In this case, the new compound targets the receptors for two hormones the body produces naturally—GLP and GIP. When the compound binds to the receptor for these incretins, as they are called, it mimics their activity.
Previous studies have looked at the role incretins play in obesity and diabetes. Other drugs have already been tested that activate the GLP-1 receptor in order to control the level of glucose, or sugar, in the blood. These medications, however, tend to have limited long-term benefit for diabetics and are also harsh on the stomach and intestines, causing nausea and vomiting.
As for the other hormone, GIP, it’s usefulness for controlling diabetes and obesity has caused heated debate. Some studies in rats have hinted that increasing levels of the hormone might lead to the opposite of the desired effect—weight gain.
It turns out, though, that GIP is more beneficial than it first appeared—as long as it’s used in the right context. DiMarchi, Matthias Tscöhp, Ph.D., and their colleagues found that combining the action of both hormones—GLP and GIP—into one molecule provided better results, without the harsh side effects.
“Our results clearly indicate that when [GIP is] appropriately combined with GLP, there’s a beneficial response,” says DiMarchi.
Normally, the body releases both GLP and GIP when you eat food, signaling to the pancreas that you’ve started a meal. The pancreas, in turn, produces and releases insulin, which helps the body use or store the sugar found in food.
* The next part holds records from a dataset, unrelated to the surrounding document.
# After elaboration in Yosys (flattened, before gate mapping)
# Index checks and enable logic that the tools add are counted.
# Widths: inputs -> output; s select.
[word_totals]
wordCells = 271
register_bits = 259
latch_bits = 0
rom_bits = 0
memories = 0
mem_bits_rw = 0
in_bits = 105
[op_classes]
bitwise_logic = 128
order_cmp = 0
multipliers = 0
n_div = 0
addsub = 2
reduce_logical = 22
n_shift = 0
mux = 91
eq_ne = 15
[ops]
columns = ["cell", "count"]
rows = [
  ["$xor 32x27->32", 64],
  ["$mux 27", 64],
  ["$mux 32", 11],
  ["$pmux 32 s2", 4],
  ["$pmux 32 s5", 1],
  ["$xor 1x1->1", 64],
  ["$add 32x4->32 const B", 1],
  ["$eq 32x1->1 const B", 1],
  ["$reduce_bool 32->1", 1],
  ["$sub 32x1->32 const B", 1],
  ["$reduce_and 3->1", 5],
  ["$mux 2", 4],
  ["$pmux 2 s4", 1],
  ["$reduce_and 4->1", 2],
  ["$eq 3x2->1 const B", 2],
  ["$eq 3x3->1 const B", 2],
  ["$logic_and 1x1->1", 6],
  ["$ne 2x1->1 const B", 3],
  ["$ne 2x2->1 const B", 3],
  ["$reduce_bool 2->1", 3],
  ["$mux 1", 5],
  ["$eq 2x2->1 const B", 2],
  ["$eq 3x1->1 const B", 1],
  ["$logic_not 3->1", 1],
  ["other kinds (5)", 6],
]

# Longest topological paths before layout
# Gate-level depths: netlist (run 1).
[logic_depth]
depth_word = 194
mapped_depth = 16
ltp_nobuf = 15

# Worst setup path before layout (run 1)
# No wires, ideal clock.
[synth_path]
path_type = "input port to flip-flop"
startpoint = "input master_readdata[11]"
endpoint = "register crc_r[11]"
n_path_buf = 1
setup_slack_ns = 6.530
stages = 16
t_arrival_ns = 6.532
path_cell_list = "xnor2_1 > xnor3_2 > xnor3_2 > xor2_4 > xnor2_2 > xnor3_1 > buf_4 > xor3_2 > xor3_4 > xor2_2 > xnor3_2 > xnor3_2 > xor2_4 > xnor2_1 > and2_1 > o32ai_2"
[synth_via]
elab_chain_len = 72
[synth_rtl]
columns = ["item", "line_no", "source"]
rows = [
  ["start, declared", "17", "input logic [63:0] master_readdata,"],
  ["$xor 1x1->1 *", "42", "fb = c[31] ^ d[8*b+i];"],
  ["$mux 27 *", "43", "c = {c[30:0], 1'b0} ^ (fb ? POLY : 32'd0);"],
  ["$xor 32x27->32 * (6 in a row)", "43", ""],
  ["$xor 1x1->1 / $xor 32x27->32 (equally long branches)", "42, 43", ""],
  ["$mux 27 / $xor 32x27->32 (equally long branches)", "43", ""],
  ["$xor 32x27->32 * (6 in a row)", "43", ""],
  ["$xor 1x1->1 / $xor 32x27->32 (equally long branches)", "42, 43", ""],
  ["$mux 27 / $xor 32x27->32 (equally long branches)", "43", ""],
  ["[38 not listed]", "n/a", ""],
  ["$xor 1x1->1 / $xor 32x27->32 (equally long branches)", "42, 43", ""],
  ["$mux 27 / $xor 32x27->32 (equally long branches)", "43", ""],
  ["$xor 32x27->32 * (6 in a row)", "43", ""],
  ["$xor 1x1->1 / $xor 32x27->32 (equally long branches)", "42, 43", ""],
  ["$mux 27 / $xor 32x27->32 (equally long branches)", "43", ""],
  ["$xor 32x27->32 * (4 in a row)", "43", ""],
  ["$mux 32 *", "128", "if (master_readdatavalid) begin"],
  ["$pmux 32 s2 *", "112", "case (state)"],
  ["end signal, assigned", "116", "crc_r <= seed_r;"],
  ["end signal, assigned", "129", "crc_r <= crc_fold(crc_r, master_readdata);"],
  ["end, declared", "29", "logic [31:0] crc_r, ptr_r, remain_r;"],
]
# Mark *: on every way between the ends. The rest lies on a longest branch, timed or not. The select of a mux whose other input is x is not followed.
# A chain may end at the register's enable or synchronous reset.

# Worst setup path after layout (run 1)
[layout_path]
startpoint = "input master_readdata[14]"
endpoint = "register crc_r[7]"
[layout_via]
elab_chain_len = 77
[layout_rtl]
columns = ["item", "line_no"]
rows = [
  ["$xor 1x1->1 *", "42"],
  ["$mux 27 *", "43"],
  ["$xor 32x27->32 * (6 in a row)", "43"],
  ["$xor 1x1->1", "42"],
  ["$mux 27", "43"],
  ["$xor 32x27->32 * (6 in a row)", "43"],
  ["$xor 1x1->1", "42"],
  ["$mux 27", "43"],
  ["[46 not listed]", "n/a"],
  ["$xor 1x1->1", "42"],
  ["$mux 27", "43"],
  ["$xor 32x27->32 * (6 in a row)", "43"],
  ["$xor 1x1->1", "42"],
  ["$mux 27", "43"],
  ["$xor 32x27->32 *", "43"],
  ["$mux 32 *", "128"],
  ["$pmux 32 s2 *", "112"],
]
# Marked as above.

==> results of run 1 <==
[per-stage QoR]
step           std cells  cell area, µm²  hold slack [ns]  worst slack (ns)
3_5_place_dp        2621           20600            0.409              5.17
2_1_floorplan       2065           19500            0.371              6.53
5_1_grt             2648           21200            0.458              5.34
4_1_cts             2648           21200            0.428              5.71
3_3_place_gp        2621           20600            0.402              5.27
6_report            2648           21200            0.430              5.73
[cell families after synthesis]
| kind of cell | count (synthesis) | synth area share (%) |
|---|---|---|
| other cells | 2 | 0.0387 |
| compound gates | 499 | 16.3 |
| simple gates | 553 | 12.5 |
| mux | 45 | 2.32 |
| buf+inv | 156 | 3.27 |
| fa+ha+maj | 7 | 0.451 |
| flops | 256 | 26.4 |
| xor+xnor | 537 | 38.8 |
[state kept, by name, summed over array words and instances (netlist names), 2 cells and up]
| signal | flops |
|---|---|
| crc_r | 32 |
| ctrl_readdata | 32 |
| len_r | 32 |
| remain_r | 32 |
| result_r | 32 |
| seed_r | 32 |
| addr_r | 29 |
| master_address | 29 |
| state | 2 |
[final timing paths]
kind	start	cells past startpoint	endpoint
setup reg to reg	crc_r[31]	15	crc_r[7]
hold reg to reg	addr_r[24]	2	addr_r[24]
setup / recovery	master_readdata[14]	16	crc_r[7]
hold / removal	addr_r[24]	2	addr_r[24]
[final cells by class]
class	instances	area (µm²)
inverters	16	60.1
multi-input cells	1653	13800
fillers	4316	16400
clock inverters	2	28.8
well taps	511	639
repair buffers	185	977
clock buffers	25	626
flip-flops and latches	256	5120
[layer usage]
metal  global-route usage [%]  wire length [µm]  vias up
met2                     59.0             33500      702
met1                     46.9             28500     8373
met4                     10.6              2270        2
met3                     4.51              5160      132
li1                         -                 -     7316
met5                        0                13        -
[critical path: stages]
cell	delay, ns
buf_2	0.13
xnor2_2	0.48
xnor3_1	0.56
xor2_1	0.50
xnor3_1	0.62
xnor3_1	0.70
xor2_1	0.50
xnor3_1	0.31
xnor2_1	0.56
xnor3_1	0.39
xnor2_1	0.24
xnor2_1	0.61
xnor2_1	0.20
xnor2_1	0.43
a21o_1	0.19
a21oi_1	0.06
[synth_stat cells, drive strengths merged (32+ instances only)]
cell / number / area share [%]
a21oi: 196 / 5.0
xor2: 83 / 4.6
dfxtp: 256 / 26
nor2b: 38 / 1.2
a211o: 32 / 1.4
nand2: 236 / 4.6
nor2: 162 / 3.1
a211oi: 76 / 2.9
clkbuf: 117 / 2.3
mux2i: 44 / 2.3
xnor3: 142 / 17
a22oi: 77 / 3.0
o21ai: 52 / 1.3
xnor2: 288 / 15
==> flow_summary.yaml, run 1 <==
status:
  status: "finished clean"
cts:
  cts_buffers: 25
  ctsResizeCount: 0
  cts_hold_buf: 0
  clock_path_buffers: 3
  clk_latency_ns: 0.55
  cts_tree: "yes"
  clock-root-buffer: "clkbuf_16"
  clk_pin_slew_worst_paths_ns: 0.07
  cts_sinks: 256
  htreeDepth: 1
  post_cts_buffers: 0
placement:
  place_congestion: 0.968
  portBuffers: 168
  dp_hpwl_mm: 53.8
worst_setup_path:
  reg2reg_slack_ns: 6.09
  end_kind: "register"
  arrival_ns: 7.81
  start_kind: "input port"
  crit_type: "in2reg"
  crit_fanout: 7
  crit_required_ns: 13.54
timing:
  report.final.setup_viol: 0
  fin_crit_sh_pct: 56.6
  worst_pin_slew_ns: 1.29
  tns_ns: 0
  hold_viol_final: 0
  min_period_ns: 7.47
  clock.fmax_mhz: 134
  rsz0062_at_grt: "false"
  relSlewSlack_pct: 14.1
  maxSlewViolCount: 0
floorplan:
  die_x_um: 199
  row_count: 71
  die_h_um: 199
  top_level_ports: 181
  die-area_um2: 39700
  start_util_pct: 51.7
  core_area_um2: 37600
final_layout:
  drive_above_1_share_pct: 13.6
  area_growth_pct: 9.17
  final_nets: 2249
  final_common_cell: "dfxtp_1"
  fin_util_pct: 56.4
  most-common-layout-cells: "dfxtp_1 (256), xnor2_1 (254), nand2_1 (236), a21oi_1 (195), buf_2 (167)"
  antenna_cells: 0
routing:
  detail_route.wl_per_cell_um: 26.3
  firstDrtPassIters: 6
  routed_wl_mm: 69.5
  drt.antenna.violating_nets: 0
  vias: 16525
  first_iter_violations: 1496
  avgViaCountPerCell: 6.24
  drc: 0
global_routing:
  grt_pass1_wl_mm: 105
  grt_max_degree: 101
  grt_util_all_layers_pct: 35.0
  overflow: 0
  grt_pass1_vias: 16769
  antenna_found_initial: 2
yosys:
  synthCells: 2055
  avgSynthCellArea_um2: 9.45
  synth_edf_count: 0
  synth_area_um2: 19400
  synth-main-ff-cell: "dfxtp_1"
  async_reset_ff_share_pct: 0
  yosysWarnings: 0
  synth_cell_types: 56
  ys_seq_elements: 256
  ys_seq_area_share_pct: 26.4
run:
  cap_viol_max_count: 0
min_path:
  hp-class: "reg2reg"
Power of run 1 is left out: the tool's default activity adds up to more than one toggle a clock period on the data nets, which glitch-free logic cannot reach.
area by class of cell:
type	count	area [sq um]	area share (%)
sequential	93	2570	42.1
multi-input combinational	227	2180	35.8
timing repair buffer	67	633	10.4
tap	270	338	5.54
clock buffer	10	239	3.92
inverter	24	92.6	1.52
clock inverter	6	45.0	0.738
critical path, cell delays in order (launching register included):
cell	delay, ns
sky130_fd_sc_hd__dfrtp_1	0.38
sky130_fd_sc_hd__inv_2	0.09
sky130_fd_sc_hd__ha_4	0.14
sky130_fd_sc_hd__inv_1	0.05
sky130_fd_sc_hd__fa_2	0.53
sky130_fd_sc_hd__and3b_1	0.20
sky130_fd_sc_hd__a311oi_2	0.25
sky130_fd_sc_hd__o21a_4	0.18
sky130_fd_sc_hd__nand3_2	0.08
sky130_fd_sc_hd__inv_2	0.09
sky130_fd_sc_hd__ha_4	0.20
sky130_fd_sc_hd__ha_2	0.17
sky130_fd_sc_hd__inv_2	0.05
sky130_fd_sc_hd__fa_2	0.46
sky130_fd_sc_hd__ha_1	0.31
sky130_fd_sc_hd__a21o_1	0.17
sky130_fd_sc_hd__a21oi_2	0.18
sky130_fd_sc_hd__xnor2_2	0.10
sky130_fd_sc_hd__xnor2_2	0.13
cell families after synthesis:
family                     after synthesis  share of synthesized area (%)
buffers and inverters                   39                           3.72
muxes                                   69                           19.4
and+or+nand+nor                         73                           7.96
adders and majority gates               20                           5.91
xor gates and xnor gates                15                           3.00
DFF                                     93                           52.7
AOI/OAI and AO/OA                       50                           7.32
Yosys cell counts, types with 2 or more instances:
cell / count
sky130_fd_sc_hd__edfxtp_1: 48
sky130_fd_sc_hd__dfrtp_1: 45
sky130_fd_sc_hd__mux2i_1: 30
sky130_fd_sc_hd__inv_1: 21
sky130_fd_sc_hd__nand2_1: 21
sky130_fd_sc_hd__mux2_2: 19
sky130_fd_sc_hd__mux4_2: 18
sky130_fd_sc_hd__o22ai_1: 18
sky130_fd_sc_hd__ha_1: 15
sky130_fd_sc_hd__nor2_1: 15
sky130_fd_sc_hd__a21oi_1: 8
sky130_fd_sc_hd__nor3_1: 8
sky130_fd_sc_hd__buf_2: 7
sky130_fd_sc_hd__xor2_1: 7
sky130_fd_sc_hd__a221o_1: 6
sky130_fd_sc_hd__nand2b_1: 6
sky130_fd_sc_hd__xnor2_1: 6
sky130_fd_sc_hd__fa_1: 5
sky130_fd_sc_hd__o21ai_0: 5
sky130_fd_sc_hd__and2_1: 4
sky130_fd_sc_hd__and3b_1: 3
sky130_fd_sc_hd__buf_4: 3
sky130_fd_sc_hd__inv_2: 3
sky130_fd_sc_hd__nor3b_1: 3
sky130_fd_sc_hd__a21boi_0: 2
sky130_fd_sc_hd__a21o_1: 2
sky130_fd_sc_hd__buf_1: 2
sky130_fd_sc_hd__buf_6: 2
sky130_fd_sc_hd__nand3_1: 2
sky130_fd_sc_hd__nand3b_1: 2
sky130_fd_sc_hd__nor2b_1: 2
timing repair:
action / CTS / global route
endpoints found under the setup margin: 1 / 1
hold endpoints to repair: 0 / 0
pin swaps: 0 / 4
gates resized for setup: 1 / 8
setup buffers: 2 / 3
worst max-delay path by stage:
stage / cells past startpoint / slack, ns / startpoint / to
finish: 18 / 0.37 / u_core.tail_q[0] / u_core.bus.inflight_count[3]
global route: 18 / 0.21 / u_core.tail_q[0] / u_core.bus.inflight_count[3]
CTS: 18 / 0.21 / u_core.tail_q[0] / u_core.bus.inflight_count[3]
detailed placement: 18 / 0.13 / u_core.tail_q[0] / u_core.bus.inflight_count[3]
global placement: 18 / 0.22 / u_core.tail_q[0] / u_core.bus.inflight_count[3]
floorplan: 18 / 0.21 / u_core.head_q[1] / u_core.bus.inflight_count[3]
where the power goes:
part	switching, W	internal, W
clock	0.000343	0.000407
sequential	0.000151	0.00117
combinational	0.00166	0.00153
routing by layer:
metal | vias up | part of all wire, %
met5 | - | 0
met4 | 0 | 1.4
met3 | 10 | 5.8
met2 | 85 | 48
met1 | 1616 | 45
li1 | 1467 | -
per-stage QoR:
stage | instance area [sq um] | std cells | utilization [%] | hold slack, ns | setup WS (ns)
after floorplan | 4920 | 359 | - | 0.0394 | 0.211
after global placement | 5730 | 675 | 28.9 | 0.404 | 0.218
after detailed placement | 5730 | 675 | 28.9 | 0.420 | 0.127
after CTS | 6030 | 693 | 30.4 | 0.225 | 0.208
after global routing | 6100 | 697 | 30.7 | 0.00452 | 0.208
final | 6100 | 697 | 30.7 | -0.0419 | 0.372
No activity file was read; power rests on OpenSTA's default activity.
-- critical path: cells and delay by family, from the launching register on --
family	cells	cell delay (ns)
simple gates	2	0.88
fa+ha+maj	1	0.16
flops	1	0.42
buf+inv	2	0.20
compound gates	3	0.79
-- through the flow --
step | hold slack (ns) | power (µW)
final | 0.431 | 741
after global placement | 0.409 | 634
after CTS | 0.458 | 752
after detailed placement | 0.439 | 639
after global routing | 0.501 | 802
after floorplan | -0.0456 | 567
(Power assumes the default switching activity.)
**config.mk**
```make
export PLATFORM = sky130hd
export DESIGN_NAME = tick_rate_controller
export DESIGN_NICKNAME = d
export VERILOG_FILES = /design/src/rtl/tick_rate_pkg.sv /design/src/rtl/decade_stage.sv /design/src/rtl/tick_rate_controller.sv
export SDC_FILE = /design/constraint.sdc
export NUM_CORES = 1
export LEC_CHECK = 0
export BUFFER_PORTS_ARGS = -buffer_cell sky130_fd_sc_hd__buf_2
export CAP_MARGIN = 20
export CORE_MARGIN = 1
export CORE_UTILIZATION = 55
export CTS_BUF_LIST = sky130_fd_sc_hd__clkbuf_8
export CTS_CLUSTER_SIZE = 8
export DETAILED_ROUTE_END_ITERATION = 8
export PLACE_DENSITY = 0.76
export SYNTH_ARGS = -nofsm -noshare
export SYNTH_HDL_FRONTEND = slang
export SYNTH_HIERARCHICAL = 1
export SYNTH_SLANG_ARGS = --single-unit
```
**constraint.sdc**
```tcl
create_clock -name CLOCK -period 3.6 [get_ports CLOCK]
set_input_delay 0.18 -clock CLOCK [delete_from_list [all_inputs] [get_ports CLOCK]]
set_output_delay 0.18 -clock CLOCK [all_outputs]
set_load 0.02 [all_outputs]
```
It was no surprise to the researchers, then, that the dual-acting compound improves blood sugar control. It’s effect on obesity, however, was an added benefit.
“These compounds were designed primarily for their glycemic benefit,” says DiMarchi. “What we saw was this highly effective lowering of body weight in these rodent models, which is consistent across the species and different models that we’ve looked at.”
Although GLP-1 has also been found to suppress appetite—which can potentially lead to weight loss—just how the dual-acting molecule improves obesity is less clear.
DiMarchi says that GIP may make its own contribution to weight loss, or it may turbo-charge the well-known ability of GLP-1 to suppress appetite and lower body weight.
The researchers have had some success testing the new compound in people. In early clinical studies, people with type 2 diabetes who were given the new drug showed improved blood sugar levels, an important step in managing the disease.
The subjects also experienced modest weight loss, even though the study wasn’t designed to look at that specifically. Weight studies, in general, run longer than the six week span of the current trial.
More importantly, combining the activity of the two hormones reduced harsh side effects for patients.
“The real beauty of this [study],” says DiMarchi, “is that it documents GIP’s function and how you can use it in concert with GLP to generate a very effective medication that is of minimal adverse character.”